Task directions
Copy each line below holding "switching".

(Stored data)

/---

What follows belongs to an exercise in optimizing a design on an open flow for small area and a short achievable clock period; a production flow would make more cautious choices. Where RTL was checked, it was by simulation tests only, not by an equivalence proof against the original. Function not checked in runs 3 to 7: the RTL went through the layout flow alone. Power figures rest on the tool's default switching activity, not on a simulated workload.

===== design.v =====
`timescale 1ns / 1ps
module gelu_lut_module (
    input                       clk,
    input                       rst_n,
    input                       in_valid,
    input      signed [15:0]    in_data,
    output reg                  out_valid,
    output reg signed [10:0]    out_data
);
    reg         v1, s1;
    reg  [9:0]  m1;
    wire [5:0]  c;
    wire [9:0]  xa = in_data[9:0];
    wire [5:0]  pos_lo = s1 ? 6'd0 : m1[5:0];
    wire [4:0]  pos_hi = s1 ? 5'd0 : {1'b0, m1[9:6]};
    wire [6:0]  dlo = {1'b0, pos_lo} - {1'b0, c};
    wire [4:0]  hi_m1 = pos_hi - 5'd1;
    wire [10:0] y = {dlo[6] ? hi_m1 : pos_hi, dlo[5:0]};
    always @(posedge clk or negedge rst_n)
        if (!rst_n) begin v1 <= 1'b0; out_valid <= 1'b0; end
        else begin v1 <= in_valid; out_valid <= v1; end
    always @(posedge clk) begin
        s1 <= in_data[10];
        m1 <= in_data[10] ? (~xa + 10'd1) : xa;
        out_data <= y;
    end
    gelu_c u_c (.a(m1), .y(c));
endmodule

\---
/---

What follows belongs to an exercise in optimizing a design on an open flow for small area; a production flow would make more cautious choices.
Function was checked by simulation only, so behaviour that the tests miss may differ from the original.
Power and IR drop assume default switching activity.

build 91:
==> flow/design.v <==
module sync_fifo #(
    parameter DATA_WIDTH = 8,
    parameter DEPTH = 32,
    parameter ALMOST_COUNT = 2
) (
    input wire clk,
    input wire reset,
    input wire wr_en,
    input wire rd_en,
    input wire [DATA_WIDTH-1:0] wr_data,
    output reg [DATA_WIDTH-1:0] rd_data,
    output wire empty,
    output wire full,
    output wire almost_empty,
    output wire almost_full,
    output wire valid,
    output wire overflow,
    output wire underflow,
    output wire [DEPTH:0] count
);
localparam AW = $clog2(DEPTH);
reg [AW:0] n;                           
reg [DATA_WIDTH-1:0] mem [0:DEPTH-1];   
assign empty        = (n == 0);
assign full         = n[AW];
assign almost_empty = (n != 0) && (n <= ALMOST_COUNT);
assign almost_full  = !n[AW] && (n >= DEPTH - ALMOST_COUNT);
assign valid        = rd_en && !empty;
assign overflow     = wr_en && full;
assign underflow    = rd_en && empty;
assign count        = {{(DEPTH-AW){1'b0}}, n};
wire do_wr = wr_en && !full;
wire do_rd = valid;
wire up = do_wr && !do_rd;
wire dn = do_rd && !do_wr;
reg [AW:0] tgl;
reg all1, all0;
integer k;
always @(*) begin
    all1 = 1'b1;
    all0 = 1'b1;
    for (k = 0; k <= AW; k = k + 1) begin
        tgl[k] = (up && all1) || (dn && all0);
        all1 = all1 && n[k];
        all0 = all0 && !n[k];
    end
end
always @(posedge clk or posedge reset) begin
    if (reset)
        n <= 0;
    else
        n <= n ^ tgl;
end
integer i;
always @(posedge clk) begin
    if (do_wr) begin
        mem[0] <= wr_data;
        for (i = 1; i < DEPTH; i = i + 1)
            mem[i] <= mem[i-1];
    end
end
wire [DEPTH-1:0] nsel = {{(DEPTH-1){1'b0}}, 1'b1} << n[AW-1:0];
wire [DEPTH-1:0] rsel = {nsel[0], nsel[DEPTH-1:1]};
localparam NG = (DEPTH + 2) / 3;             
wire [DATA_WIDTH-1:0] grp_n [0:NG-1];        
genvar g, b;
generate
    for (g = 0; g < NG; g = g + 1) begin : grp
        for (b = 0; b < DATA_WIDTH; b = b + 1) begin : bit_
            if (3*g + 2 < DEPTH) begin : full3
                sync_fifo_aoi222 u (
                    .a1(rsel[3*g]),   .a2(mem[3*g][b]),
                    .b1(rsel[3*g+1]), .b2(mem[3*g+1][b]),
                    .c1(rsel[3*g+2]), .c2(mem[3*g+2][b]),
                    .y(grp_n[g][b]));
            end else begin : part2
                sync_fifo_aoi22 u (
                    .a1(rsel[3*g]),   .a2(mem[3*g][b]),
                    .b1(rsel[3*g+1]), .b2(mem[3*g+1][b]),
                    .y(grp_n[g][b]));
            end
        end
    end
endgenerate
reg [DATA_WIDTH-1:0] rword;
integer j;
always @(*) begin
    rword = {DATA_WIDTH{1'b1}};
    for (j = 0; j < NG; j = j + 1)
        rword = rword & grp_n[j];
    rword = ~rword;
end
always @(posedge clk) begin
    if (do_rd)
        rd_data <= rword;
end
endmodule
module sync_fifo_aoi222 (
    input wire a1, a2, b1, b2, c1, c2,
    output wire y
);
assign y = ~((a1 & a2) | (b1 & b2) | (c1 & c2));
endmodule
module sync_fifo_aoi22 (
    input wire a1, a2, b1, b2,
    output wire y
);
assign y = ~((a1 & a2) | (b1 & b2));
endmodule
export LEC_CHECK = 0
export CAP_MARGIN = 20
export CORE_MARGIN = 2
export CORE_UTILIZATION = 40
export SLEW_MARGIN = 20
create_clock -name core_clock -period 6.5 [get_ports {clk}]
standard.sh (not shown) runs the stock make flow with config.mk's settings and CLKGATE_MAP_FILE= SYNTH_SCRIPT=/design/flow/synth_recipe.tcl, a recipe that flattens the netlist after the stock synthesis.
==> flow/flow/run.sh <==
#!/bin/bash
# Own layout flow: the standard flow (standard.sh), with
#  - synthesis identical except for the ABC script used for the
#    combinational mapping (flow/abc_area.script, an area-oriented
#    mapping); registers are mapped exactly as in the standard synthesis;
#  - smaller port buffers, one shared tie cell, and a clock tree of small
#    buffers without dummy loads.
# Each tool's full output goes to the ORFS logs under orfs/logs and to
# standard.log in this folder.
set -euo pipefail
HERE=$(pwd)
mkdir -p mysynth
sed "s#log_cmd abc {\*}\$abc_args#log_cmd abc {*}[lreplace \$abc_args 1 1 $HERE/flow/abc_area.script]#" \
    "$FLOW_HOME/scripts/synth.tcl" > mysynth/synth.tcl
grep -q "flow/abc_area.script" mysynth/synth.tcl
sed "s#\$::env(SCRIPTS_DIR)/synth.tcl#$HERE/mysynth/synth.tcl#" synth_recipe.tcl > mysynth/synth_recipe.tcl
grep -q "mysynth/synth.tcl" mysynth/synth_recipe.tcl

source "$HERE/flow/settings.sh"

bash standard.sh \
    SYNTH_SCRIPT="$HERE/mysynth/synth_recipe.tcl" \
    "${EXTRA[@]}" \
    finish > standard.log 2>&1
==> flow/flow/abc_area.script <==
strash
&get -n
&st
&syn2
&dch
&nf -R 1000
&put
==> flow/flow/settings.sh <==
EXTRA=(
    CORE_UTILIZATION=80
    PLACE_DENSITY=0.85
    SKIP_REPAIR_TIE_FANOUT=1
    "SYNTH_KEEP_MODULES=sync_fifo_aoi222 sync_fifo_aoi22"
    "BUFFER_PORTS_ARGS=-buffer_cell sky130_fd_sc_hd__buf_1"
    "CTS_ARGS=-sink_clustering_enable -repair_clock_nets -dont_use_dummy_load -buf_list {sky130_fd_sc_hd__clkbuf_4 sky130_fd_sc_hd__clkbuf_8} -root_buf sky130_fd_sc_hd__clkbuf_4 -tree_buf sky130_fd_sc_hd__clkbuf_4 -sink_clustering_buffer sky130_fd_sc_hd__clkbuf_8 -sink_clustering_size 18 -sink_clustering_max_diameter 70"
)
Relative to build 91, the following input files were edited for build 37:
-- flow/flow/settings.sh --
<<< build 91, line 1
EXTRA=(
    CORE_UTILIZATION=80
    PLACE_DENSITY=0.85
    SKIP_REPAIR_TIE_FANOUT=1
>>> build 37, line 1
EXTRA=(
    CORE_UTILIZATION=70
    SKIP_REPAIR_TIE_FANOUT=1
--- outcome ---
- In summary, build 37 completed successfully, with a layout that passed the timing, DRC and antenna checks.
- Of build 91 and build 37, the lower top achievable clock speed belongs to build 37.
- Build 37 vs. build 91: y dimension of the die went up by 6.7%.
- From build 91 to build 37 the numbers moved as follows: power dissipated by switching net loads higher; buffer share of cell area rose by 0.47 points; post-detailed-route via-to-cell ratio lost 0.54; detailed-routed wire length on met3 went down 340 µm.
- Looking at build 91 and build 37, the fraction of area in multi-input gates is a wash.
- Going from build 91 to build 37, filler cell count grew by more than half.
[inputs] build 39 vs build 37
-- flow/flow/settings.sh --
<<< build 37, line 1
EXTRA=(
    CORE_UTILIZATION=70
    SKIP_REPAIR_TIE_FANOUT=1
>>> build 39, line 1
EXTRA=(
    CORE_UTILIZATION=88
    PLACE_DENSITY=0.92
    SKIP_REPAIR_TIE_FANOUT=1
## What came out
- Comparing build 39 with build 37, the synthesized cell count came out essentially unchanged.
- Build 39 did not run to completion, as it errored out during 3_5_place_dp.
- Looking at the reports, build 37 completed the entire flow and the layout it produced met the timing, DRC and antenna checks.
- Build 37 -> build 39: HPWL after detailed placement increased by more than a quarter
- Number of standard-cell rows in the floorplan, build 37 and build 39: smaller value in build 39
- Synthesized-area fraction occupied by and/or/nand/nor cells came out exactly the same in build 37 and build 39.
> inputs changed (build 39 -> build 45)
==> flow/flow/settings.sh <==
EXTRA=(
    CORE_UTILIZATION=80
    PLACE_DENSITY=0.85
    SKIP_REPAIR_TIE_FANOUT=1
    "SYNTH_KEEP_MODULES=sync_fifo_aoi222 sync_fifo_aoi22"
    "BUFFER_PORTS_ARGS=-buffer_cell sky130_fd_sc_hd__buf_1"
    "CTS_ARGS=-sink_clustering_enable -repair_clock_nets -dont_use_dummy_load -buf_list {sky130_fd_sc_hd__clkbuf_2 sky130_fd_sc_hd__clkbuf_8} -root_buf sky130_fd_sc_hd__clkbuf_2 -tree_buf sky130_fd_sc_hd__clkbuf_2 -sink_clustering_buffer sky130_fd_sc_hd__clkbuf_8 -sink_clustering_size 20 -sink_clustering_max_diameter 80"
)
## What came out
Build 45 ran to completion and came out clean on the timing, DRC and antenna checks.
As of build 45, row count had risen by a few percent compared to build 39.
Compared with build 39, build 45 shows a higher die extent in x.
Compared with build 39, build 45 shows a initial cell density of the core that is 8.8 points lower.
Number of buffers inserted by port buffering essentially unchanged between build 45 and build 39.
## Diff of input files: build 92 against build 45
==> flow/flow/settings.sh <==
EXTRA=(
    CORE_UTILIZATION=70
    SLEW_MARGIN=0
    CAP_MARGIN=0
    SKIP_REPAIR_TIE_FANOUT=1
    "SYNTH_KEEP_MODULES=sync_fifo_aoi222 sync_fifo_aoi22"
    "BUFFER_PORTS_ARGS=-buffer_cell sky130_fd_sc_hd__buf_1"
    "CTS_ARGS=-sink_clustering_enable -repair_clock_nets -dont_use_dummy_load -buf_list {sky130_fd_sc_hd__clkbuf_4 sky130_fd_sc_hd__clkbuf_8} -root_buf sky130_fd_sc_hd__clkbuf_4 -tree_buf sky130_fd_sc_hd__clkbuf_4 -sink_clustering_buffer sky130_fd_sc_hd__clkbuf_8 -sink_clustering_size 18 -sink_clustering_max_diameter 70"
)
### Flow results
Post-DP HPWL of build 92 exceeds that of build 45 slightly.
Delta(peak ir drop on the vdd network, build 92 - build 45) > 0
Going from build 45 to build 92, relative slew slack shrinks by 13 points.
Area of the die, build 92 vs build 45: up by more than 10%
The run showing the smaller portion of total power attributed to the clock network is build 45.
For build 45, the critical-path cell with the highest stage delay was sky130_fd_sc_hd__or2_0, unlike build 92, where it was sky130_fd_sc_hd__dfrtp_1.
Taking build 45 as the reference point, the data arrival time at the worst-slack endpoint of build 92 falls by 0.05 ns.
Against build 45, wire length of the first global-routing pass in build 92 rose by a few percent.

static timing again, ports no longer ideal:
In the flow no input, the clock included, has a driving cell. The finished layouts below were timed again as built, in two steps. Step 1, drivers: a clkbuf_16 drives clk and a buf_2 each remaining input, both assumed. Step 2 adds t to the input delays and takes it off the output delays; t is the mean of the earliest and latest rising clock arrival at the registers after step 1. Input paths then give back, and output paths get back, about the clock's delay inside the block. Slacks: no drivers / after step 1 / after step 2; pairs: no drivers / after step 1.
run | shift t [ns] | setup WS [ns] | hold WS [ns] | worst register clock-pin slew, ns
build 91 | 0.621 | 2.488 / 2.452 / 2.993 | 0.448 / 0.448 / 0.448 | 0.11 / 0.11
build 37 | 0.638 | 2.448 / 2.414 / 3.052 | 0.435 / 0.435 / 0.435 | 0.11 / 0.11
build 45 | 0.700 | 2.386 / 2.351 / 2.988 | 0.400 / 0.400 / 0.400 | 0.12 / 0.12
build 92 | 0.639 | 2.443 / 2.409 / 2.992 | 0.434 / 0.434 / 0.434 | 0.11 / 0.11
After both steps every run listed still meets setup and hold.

\---

Problem solution
What follows belongs to an exercise in optimizing a design on an open flow for small area and a short achievable clock period; a production flow would make more cautious choices. Where RTL was checked, it was by simulation tests only, not by an equivalence proof against the original. Function not checked in runs 3 to 7: the RTL went through the layout flow alone. Power figures rest on the tool's default switching activity, not on a simulated workload.
Power and IR drop assume default switching activity.
- From build 91 to build 37 the numbers moved as follows: power dissipated by switching net loads higher; buffer share of cell area rose by 0.47 points; post-detailed-route via-to-cell ratio lost 0.54; detailed-routed wire length on met3 went down 340 µm.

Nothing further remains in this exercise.